_To do_
A verbatim reproduction of the lines below, from the line containing "3-bit bitwise AND: 3" through the line containing "area total of", both ends included, is the whole required output.
───── Given entries
==> src/rtl/net_diag_pkg.sv <==
package net_diag_pkg;
  typedef enum logic [1:0] {
    K_COUNT = 2'd0,
    K_ZEROS = 2'd1,
    K_ONES  = 2'd2,
    K_SPLIT = 2'd3
  } cfg_kind_e;

  typedef enum logic [2:0] {
    FC_NONE   = 3'd0,
    FC_SA0    = 3'd1,
    FC_SA1    = 3'd2,
    FC_OPEN   = 3'd3,
    FC_BRIDGE = 3'd4,
    FC_DETECT = 3'd5
  } fault_class_e;

  typedef enum logic [2:0] {
    PH_COUNT,
    PH_ZEROS,
    PH_ONES,
    PH_SPLIT,
    PH_HUNT_LO,
    PH_HUNT_HI
  } phase_e;

  typedef enum logic [1:0] {
    ST_IDLE,
    ST_ISSUE,
    ST_WAIT
  } seq_state_e;
endpackage

==> src/rtl/net_diag_pattern.sv <==
// Builds the per-net drive values for the current step.
module net_diag_pattern import net_diag_pkg::*; #(
  parameter int NUM_NETS = 8,
  parameter int IW = 3,
  parameter int CW = 4,
  parameter int PW = 4
) (
  input  phase_e                   phase,
  input  logic signed [PW-1:0]     pos,
  input  logic [IW-1:0]            split_bit,
  output logic [1:0]               kind,
  output logic [NUM_NETS-1:0]      nets
);

  // bit p of v, 0 when p is out of range
  function automatic logic pick(input logic [CW-1:0] v, input int p);
    logic r;
    r = 1'b0;
    for (int k = 0; k < CW; k++) if (p == k) r = v[k];
    return r;
  endfunction

  always_comb begin
    unique case (phase)
      PH_COUNT: kind = K_COUNT;
      PH_ZEROS: kind = K_ZEROS;
      PH_ONES:  kind = K_ONES;
      default:  kind = K_SPLIT;
    endcase
  end

  for (genvar gi = 0; gi < NUM_NETS; gi++) begin : g_net
    localparam logic [CW-1:0] CODE = CW'(gi + 1);
    localparam logic [CW-1:0] IDXW = CW'(gi);
    localparam logic [IW-1:0] IDX  = IW'(gi);
    logic on_d, on_p, val;
    always_comb begin
      on_d = IDX[split_bit];
      on_p = pick(IDXW, int'(pos));
      unique case (phase)
        PH_COUNT:   val = pick(CODE, int'(pos));
        PH_ZEROS:   val = 1'b0;
        PH_ONES:    val = 1'b1;
        PH_SPLIT:   val = on_p;
        PH_HUNT_LO: val = on_d | on_p;   // low only where bit d and bit p are both 0
        PH_HUNT_HI: val = on_d & ~on_p;  // high only where bit d is 1 and bit p is 0
        default:    val = 1'b0;
      endcase
    end
    assign nets[gi] = val;
  end

endmodule

==> src/rtl/net_diag_decode.sv <==
// Turns the counting pattern and the two uniform outcomes into a verdict.
module net_diag_decode import net_diag_pkg::*; #(
  parameter int IW = 3,
  parameter int CW = 4
) (
  input  logic [CW-1:0] pat,
  input  logic          zeros_fail,
  input  logic          ones_fail,
  output fault_class_e  cls,
  output logic [IW-1:0] idx,
  output logic [IW-1:0] det_idx,
  output logic          need_hunt
);

  function automatic logic [IW-1:0] code_to_idx(input logic [CW-1:0] code);
    return IW'(code - CW'(1));
  endfunction

  assign det_idx = code_to_idx(pat);

  always_comb begin
    need_hunt = 1'b0;
    unique case ({zeros_fail, ones_fail})
      2'b01: begin cls = FC_SA0;  idx = code_to_idx(pat);  end
      2'b10: begin cls = FC_SA1;  idx = code_to_idx(~pat); end
      2'b11: begin cls = FC_OPEN; idx = code_to_idx(pat);  end
      default: begin cls = FC_BRIDGE; idx = '0; need_hunt = 1'b1; end
    endcase
  end

endmodule

==> src/rtl/net_diag_seq.sv <==
module net_diag_seq import net_diag_pkg::*; #(
  parameter int NUM_NETS = 8,
  localparam int IW = $clog2(NUM_NETS),
  localparam int CW = $clog2(NUM_NETS + 2),
  localparam int PW = $clog2(CW + 1) + 1
) (
  input  logic                clk,
  input  logic                rst_n,
  input  logic                start,
  input  logic                diag_en,
  output logic                cfg_valid,
  input  logic                cfg_ready,
  output logic [1:0]          cfg_kind,
  output logic [NUM_NETS-1:0] cfg_nets,
  input  logic                res_valid,
  input  logic                res_fail,
  output logic                done,
  output logic                busy,
  output logic [2:0]          fault_class,
  output logic [IW-1:0]       net_a,
  output logic [IW-1:0]       net_b
);

  seq_state_e st_q, st_d;
  phase_e phase_q, phase_d;
  logic signed [PW-1:0] pos_q, pos_d;
  logic [IW-1:0] d_q, d_d, a_q, a_d, b_q, b_d, na_q, na_d, nb_q, nb_d;
  logic [CW-1:0] pat_q, pat_d, pat_nx;
  logic [IW-1:0] a_nx, b_nx;
  logic zeros_q, zeros_d, diag_q, diag_d, done_q, done_d;
  fault_class_e cls_q, cls_d;

  // named events for the checker
  logic start_take, desc_fire, res_take, finish_now;

  fault_class_e dec_cls;
  logic [IW-1:0] dec_idx, det_idx;
  logic dec_hunt;

  // next bit to probe below cur, stepping over the split bit
  function automatic int next_lo(input int cur, input int d);
    int n;
    n = cur - 1;
    if (n == d) n = n - 1;
    return n;
  endfunction

  function automatic logic [IW-1:0] lo_net(input logic [IW-1:0] a, input logic [IW-1:0] d);
    logic [IW-1:0] r;
    r = a;
    r[d] = 1'b0;
    return r;
  endfunction

  function automatic logic [IW-1:0] hi_net(input logic [IW-1:0] a, input logic [IW-1:0] b,
                                           input logic [IW-1:0] d);
    logic [IW-1:0] r;
    for (int k = 0; k < IW; k++) begin
      if (k > int'(d))       r[k] = a[k];
      else if (k == int'(d)) r[k] = 1'b1;
      else                   r[k] = b[k];
    end
    return r;
  endfunction

  net_diag_pattern #(.NUM_NETS(NUM_NETS), .IW(IW), .CW(CW), .PW(PW)) u_pat (
    .phase     (phase_q),
    .pos       (pos_q),
    .split_bit (d_q),
    .kind      (cfg_kind),
    .nets      (cfg_nets)
  );

  net_diag_decode #(.IW(IW), .CW(CW)) u_dec (
    .pat        (pat_nx),
    .zeros_fail (zeros_q),
    .ones_fail  (res_fail),
    .cls        (dec_cls),
    .idx        (dec_idx),
    .det_idx    (det_idx),
    .need_hunt  (dec_hunt)
  );

  assign start_take = (st_q == ST_IDLE) && start;
  assign desc_fire  = (st_q == ST_ISSUE) && cfg_ready;
  assign res_take   = (st_q == ST_WAIT) && res_valid;

  // outcome folded into the pattern / search bits of this step
  always_comb begin
    pat_nx = pat_q;
    a_nx   = a_q;
    b_nx   = b_q;
    for (int k = 0; k < CW; k++)
      if (phase_q == PH_COUNT && int'(pos_q) == k && res_fail) pat_nx[k] = 1'b1;
    for (int k = 0; k < IW; k++) begin
      if (phase_q == PH_HUNT_LO && int'(pos_q) == k) a_nx[k] = ~res_fail;
      if (phase_q == PH_HUNT_HI && int'(pos_q) == k) b_nx[k] = ~res_fail;
    end
  end

  always_comb begin : p_next
    logic fin;
    fault_class_e fcls;
    logic [IW-1:0] fa, fb, dn;
    int nl;
    st_d = st_q;   phase_d = phase_q; pos_d = pos_q; d_d = d_q;
    a_d = a_q;     b_d = b_q;         pat_d = pat_q; zeros_d = zeros_q;
    diag_d = diag_q; cls_d = cls_q;   na_d = na_q;   nb_d = nb_q;
    done_d = 1'b0;
    fin = 1'b0; fcls = FC_NONE; fa = '0; fb = '0; dn = '0; nl = 0;

    if (start_take) begin
      st_d = ST_ISSUE; phase_d = PH_COUNT; pos_d = '0; d_d = '0;
      a_d = '0; b_d = '0; pat_d = '0; zeros_d = 1'b0; diag_d = diag_en;
      cls_d = FC_NONE; na_d = '0; nb_d = '0;
    end else if (desc_fire) begin
      st_d = ST_WAIT;
    end else if (res_take) begin
      st_d = ST_ISSUE;
      unique case (phase_q)
        PH_COUNT: begin
          pat_d = pat_nx;
          if (int'(pos_q) == CW - 1) begin
            if (pat_nx == '0) fin = 1'b1;
            else if (!diag_q) begin fin = 1'b1; fcls = FC_DETECT; fa = det_idx; end
            else phase_d = PH_ZEROS;
          end else pos_d = pos_q + PW'(1);
        end
        PH_ZEROS: begin
          zeros_d = res_fail;
          phase_d = PH_ONES;
        end
        PH_ONES: begin
          if (dec_hunt) begin phase_d = PH_SPLIT; pos_d = PW'(IW - 1); end
          else begin fin = 1'b1; fcls = dec_cls; fa = dec_idx; end
        end
        PH_SPLIT: begin
          if (res_fail) begin
            dn  = IW'(pos_q);
            d_d = dn;
            nl  = next_lo(IW, int'(dn));
            if (nl >= 0) begin phase_d = PH_HUNT_LO; pos_d = PW'(nl); end
            else if (dn != '0) begin phase_d = PH_HUNT_HI; pos_d = PW'(int'(dn) - 1); end
            else begin
              fin = 1'b1; fcls = FC_BRIDGE;
              fa = lo_net(a_q, dn); fb = hi_net(a_q, b_q, dn);
            end
          end else if (pos_q == '0) fin = 1'b1;
          else pos_d = pos_q - PW'(1);
        end
        PH_HUNT_LO: begin
          a_d = a_nx;
          nl  = next_lo(int'(pos_q), int'(d_q));
          if (nl >= 0) pos_d = PW'(nl);
          else if (d_q != '0) begin phase_d = PH_HUNT_HI; pos_d = PW'(int'(d_q) - 1); end
          else begin
            fin = 1'b1; fcls = FC_BRIDGE;
            fa = lo_net(a_nx, d_q); fb = hi_net(a_nx, b_q, d_q);
          end
        end
        PH_HUNT_HI: begin
          b_d = b_nx;
          if (pos_q != '0) pos_d = pos_q - PW'(1);
          else begin
            fin = 1'b1; fcls = FC_BRIDGE;
            fa = lo_net(a_q, d_q); fb = hi_net(a_q, b_nx, d_q);
          end
        end
        default: fin = 1'b1;
      endcase
      if (fin) begin
        st_d = ST_IDLE; done_d = 1'b1; cls_d = fcls; na_d = fa; nb_d = fb;
      end
    end
    finish_now = fin;
  end

  always_ff @(posedge clk or negedge rst_n) begin
    if (!rst_n) begin
      st_q <= ST_IDLE;  phase_q <= PH_COUNT; pos_q <= '0; d_q <= '0;
      a_q <= '0;        b_q <= '0;           pat_q <= '0; zeros_q <= 1'b0;
      diag_q <= 1'b0;   cls_q <= FC_NONE;    na_q <= '0;  nb_q <= '0;
      done_q <= 1'b0;
    end else begin
      st_q <= st_d;     phase_q <= phase_d;  pos_q <= pos_d; d_q <= d_d;
      a_q <= a_d;       b_q <= b_d;          pat_q <= pat_d; zeros_q <= zeros_d;
      diag_q <= diag_d; cls_q <= cls_d;      na_q <= na_d;   nb_q <= nb_d;
      done_q <= done_d;
    end
  end

  assign cfg_valid   = (st_q == ST_ISSUE);
  assign busy        = (st_q != ST_IDLE);
  assign done        = done_q;
  assign fault_class = cls_q;
  assign net_a       = na_q;
  assign net_b       = nb_q;

endmodule

==> config.mk <==
export PLATFORM = sky130hd
export DESIGN_NAME = net_diag_seq
export DESIGN_NICKNAME = d
export VERILOG_FILES = /design/src/rtl/net_diag_pkg.sv /design/src/rtl/net_diag_pattern.sv /design/src/rtl/net_diag_decode.sv /design/src/rtl/net_diag_seq.sv
export SDC_FILE = /design/constraint.sdc
export NUM_CORES = 1
export LEC_CHECK = 0
export CORE_ASPECT_RATIO = 0.75
export CORE_MARGIN = 2
export CORE_UTILIZATION = 35
export CTS_CLUSTER_SIZE = 24
export DETAILED_ROUTE_END_ITERATION = 7
export GPL_TIMING_DRIVEN = 1
export PLACE_DENSITY = 0.52
export RECOVER_POWER = 25
export SYNTH_ARGS = -nofsm -noshare
export SYNTH_HDL_FRONTEND = slang
export SYNTH_SLANG_ARGS = --single-unit
==> constraint.sdc <==
create_clock -name clk -period 4.05 [get_ports clk]
set_input_delay 1.0125 -clock clk [delete_from_list [all_inputs] [get_ports clk]]
set_output_delay 1.0125 -clock clk [all_outputs]
set_load 0.01 [all_outputs]
== Word level (Yosys, flattened, before mapping) ==
Index checks and enable logic that the tools add are counted.
Word-level totals
  logic and storage cells: 340
  flip-flop bits (word level): 34
  input port bits: 7
  output and inout port bits: 22
Operators by class
  $add $sub $neg: 8
  mux-type cells: 197
  bitwise logic cells: 28
  equal/unequal tests: 32
  reductions and logical operators: 52
  order comparisons: 10
Operators by type and width (count)
  32-bit two-way mux: 10
  3-bit two-way mux: 63
  1-bit two-way mux: 77
  32-bit by 1-bit greater-or-equal comparator with 1-bit output, second input constant: 2
  4-bit two-way mux: 16
  3-bit case mux with 5 select lines: 3
  1-bit case mux with 5 select lines: 7
  32-bit zero test: 1
  4-bit case mux with 5 select lines: 1
  1-bit logical AND: 19
  3-bit != test, second input constant: 6
  3-bit case mux with 3 select lines: 2
  2-bit nonzero test: 9
  1-bit binary-select mux with 2-bit select: 8
  3-bit AND reduction: 5
  6-bit nonzero test: 2
  11-bit AND reduction: 1
  3-bit bitwise AND: 3
  3-bit zero test: 3
  3-bit by 2-bit != test with 1-bit output, second input constant: 3
  3-bit inverter: 3
  9-bit AND reduction: 1
  3-bit nonzero test: 3
  4-bit by 3-bit equality test with 1-bit output, second input constant: 2
  other kinds (38): 77

== Logic depth before layout (Yosys ltp) ==
Gate-level depths: netlist of the first run.
  word-level depth: 18
  depth in mapped cells: 13
  gate-level depth less buffers: 11

== Modules after synthesis ==
From an unflattened synthesis of the first run, not the netlist that was laid out.
Second synthesis, totals
  cells, all modules: 396
  area total of the unflattened synthesis: 3266.9 sq um
By module, submodules not included
  net_diag_seq: times used 1, area an instance 2661.3 sq um, cells an instance 302, seq. area each 825.8 sq um
  net_diag_pattern: times used 1, area an instance 485.5 sq um, cells an instance 75, seq. area each 0.0 sq um
  net_diag_decode: times used 1, area an instance 120.1 sq um, cells an instance 19, seq. area each 0.0 sq um

== Worst setup path before layout of the first run ==
OpenSTA, ideal clock, no wires.
  path type: register to output
  start point: register pos_q[0]
  end point: output port cfg_nets[1]
  path slack: 608 ps
  data required time: 3038 ps
  stages on the path, launching flop included: 11
  path buffers: 2
  data arrival time: 2429 ps
  path through: dfrtp_1 > buf_2 > inv_1 > ha_1 > or3b_2 > nor4_1 > o21ai_0 > and2_1 > o22ai_1 > and2_1 > buf_4
Between the ends
  longest elaborated chain between the ends: 8
  elaborated cells on any way between the ends: 15
  those cells by class: eq/ne: 3; mux: 8; bitwise: 3; reduce/logical: 1
RTL lines
  start, declared: RTL line net_diag_seq.sv:26  | logic signed [PW-1:0] pos_q, pos_d;
  start signal, assigned: RTL line net_diag_seq.sv:180  | st_q <= ST_IDLE; phase_q <= PH_COUNT; pos_q <= '0; d_q <= '0;
  start signal, assigned: RTL line net_diag_seq.sv:185  | st_q <= st_d; phase_q <= phase_d; pos_q <= pos_d; d_q <= d_d;
  32-bit zero test
  1-bit two-way mux (2 in a row): RTL line net_diag_pattern.sv:19  | for (int k = 0; k < CW; k++) if (p == k) r = v[k];
  1-bit two-way mux (2 in a row)
  1-bit inverter: RTL line net_diag_pattern.sv:46  | PH_HUNT_HI: val = on_d & ~on_p;
  1-bit bitwise AND: RTL line net_diag_pattern.sv:46
  1-bit case mux with 5 select lines (*): RTL line net_diag_pattern.sv:40  | unique case (phase)
  end, declared: RTL line net_diag_seq.sv:14  | output logic [NUM_NETS-1:0] cfg_nets,
Every way passes the cells marked *; elsewhere a longest branch is shown, timed or not.

== Final worst setup path of the first run ==
  start point: register pos_q[1]
  end point: output port cfg_nets[7]
Between the ends
  longest elaborated chain between the ends: 8
  elaborated cells on any way between the ends: 13
  those cells by class: eq/ne: 3; mux: 6; bitwise: 3; reduce/logical: 1
RTL lines (RTL line)
  32-bit zero test
  1-bit two-way mux: net_diag_pattern.sv:19
  1-bit two-way mux (2 in a row)
  1-bit two-way mux: net_diag_pattern.sv:19
  1-bit inverter: net_diag_pattern.sv:46
  1-bit bitwise AND: net_diag_pattern.sv:46
  1-bit case mux with 5 select lines (*): net_diag_pattern.sv:40
Marks and branches as above.

==> impl_results.html, run 1 <==
<table>
<tr><th>Metric</th><th>Value</th></tr>
<tr><th colspan="2">Pwr</th></tr>
<tr><td>Maximum vdd ir drop</td><td>0.372 mV</td></tr>
<tr><td>Combinational fraction of design power</td><td>60.9%</td></tr>
<tr><td>Sequential Power Share</td><td>21.5%</td></tr>
<tr><td>PwrDens</td><td>705 nW/µm²</td></tr>
<tr><td>Static power due to leakage</td><td>0.00142 µW</td></tr>
<tr><td>Internal power component</td><td>1400 µW</td></tr>
<tr><td>Switching fraction of total power</td><td>45.8%</td></tr>
<tr><td>Share of total power in the clock network</td><td>17.6%</td></tr>
<tr><td>Net Sw Power</td><td>1180 µW</td></tr>
<tr><th colspan="2">Global routing</th></tr>
<tr><td>Via count of the first global-routing pass</td><td>2963</td></tr>
<tr><td>Initial antenna violation count</td><td>0</td></tr>
<tr><td>Global-route wire length before repair</td><td>16.4 mm</td></tr>
<tr><td>Largest net degree at the start of global routing</td><td>34</td></tr>
<tr><td>Global route total overflow</td><td>0</td></tr>
<tr><td>GRT Util Overall</td><td>21.6%</td></tr>
<tr><th colspan="2">Timing</th></tr>
<tr><td>Max-slew headroom at the worst pin</td><td>-24.1%</td></tr>
<tr><td>Max Slew Vio Count</td><td>34</td></tr>
<tr><td>Min Tclk post-route</td><td>3.90 ns</td></tr>
<tr><td>Final Hold Fails</td><td>0</td></tr>
<tr><td>Actual slew at the worst max-slew pin</td><td>1.86 ns</td></tr>
<tr><td>Max Freq</td><td>257 MHz</td></tr>
<tr><td>Final worst path period share</td><td>96.2%</td></tr>
<tr><td>Setup Skew</td><td>0.00540 ns</td></tr>
<tr><td>Total Negative Setup Slacks</td><td>0 ns</td></tr>
<tr><td>Worst setup margin</td><td>0.152 ns</td></tr>
<tr><td>Final Setup Violations</td><td>0</td></tr>
<tr><td>Hold Slack</td><td>0.487 ns</td></tr>
<tr><td>RSZ-0062 raised after global routing</td><td>false</td></tr>
<tr><th colspan="2">Clock tree</th></tr>
<tr><td>TritonCTS sink count</td><td>33</td></tr>
<tr><td>Number of H-tree branching levels</td><td>2</td></tr>
<tr><td>Postcts setup bufs</td><td>0</td></tr>
<tr><td>CTS buffer count</td><td>5</td></tr>
<tr><td>Worst-path clk slew</td><td>0.06 ns</td></tr>
<tr><td>Largest buffer count on any clock path</td><td>2</td></tr>
<tr><td>Cell at the root of the clock tree</td><td>sky130_fd_sc_hd__clkbuf_16</td></tr>
<tr><td>Worst-skew pair later-pin latency</td><td>0.28 ns</td></tr>
<tr><td>Clock tree from TritonCTS</td><td>yes</td></tr>
<tr><td>Number of buffers added to fix hold violations after cts</td><td>0</td></tr>
<tr><th colspan="2">Min path</th></tr>
<tr><td>Critical hold path startpoint</td><td>fault_class[0]</td></tr>
<tr><td>Path type of the worst min-delay path</td><td>reg2reg</td></tr>
<tr><td>Hold Path End</td><td>fault_class[0]</td></tr>
<tr><td>Hold path depth</td><td>2</td></tr>
<tr><th colspan="2">Detailed routing</th></tr>
<tr><td>Number of vias per cell</td><td>6.02</td></tr>
<tr><td>Drt first pass iters</td><td>6</td></tr>
<tr><td>Number of vias in the routed layout</td><td>3135</td></tr>
<tr><td>WL per Instance</td><td>18.9 µm</td></tr>
<tr><td>Wirelength, routed</td><td>9.85 mm</td></tr>
<tr><td>Number of design rule violations left after detail routing</td><td>0</td></tr>
<tr><td>Drt initial violations</td><td>290</td></tr>
<tr><td>Antenna violation net count after detailed routing</td><td>0</td></tr>
<tr><th colspan="2">Yosys</th></tr>
<tr><td>EDFF count, synth</td><td>0</td></tr>
<tr><td>Post-Synthesis Cell Area</td><td>3050 µm²</td></tr>
<tr><td>Post-Syn Area per Cell</td><td>7.87 µm²</td></tr>
<tr><td>Cells after Synth</td><td>388</td></tr>
<tr><td>FFs w/ async S/R, synth</td><td>100%</td></tr>
<tr><td>Count of distinct cell types in the synthesized netlist</td><td>66</td></tr>
<tr><td>Flop and latch count out of synthesis</td><td>33</td></tr>
<tr><td>Net count of the mapped netlist</td><td>411</td></tr>
<tr><td>Warnings, synthesis</td><td>0</td></tr>
<tr><td>Proportion of synthesized chip area in sequential cells</td><td>27.0%</td></tr>
<tr><td>Main synth FF type</td><td>sky130_fd_sc_hd__dfrtp_1</td></tr>
<tr><th colspan="2">Critical path</th></tr>
<tr><td>Critical R2R Capture</td><td>fault_class[2]</td></tr>
<tr><td>Number of buffers and inverters on the critical path</td><td>3</td></tr>
<tr><td>Crit Path Category</td><td>reg2out</td></tr>
<tr><td>Series of cell instances along the critical path</td><td>inv_1 &gt; ha_1 &gt; buf_4 &gt; nor3b_4 &gt; o31ai_1 &gt; mux2i_1 &gt; nand2_1 &gt; a21oi_1 &gt; clkdlybuf4s50_1</td></tr>
<tr><td>Sort of element at the start of the critical path</td><td>register</td></tr>
<tr><td>Worst path top cell family by delay</td><td>buffers and inverters</td></tr>
<tr><td>Capturing element type of the critical path</td><td>output port</td></tr>
<tr><td>R2r setup slk</td><td>0.74 ns</td></tr>
<tr><td>Arrival time worst endpoint</td><td>2.89 ns</td></tr>
<tr><td>Biggest fanout along the worst timing path</td><td>6</td></tr>
<tr><td>CP Data Required Time</td><td>3.04 ns</td></tr>
<tr><td>R2R cell count</td><td>10</td></tr>
<tr><td>Origin of the critical flop-to-flop path</td><td>phase_q[1]</td></tr>
<tr><td>CP peak stage delay</td><td>0.56 ns</td></tr>
<tr><td>CP max stage cell</td><td>sky130_fd_sc_hd__clkdlybuf4s50_1</td></tr>
<tr><th colspan="2">Floorplanning</th></tr>
<tr><td>Initial cell density of the core</td><td>36.1%</td></tr>
<tr><td>Die Y-Extent</td><td>84.9 µm</td></tr>
<tr><td>Floorplan die width</td><td>112 µm</td></tr>
<tr><td>Standard cell core area</td><td>8450 µm²</td></tr>
<tr><td>Overall die area</td><td>9500 µm²</td></tr>
<tr><td>Row count</td><td>29</td></tr>
<tr><td>Ports</td><td>29</td></tr>
<tr><th colspan="2">Final layout</th></tr>
<tr><td>Area of combinational cells with multiple inputs</td><td>2020 µm²</td></tr>
<tr><td>Post-layout nets</td><td>435</td></tr>
<tr><td>Number of diodes</td><td>0</td></tr>
<tr><td>Synthesis-to-layout area growth</td><td>19.6%</td></tr>
<tr><td>Final-layout fill cell count</td><td>847</td></tr>
<tr><td>Combined flip-flop and latch cell area</td><td>826 µm²</td></tr>
<tr><td>Fraction of layout instances using a drive strength above 1</td><td>10.4%</td></tr>
<tr><th colspan="2">Run</th></tr>
<tr><td>Max-cap violation count</td><td>1</td></tr>
<tr><th colspan="2">Place</th></tr>
<tr><td>Placement Setup Slack</td><td>0.309 ns</td></tr>
<tr><td>DPL Wire Length</td><td>7.28 mm</td></tr>
<tr><td>Count of port buffers added during placement</td><td>28</td></tr>
<tr><td>RePlAce Congestion</td><td>0.965</td></tr>
<tr><th colspan="2">Outcome</th></tr>
<tr><td>Violations in the final reports</td><td>capacitance limit, slew limit</td></tr>
<tr><td>Outcome</td><td>complete, but fails checks</td></tr>
</table>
──────────
_Your response_
  3-bit bitwise AND: 3
  3-bit zero test: 3
  3-bit by 2-bit != test with 1-bit output, second input constant: 3
  3-bit inverter: 3
  9-bit AND reduction: 1
  3-bit nonzero test: 3
  4-bit by 3-bit equality test with 1-bit output, second input constant: 2
  other kinds (38): 77

== Logic depth before layout (Yosys ltp) ==
Gate-level depths: netlist of the first run.
  word-level depth: 18
  depth in mapped cells: 13
  gate-level depth less buffers: 11

== Modules after synthesis ==
From an unflattened synthesis of the first run, not the netlist that was laid out.
Second synthesis, totals
  cells, all modules: 396
  area total of the unflattened synthesis: 3266.9 sq um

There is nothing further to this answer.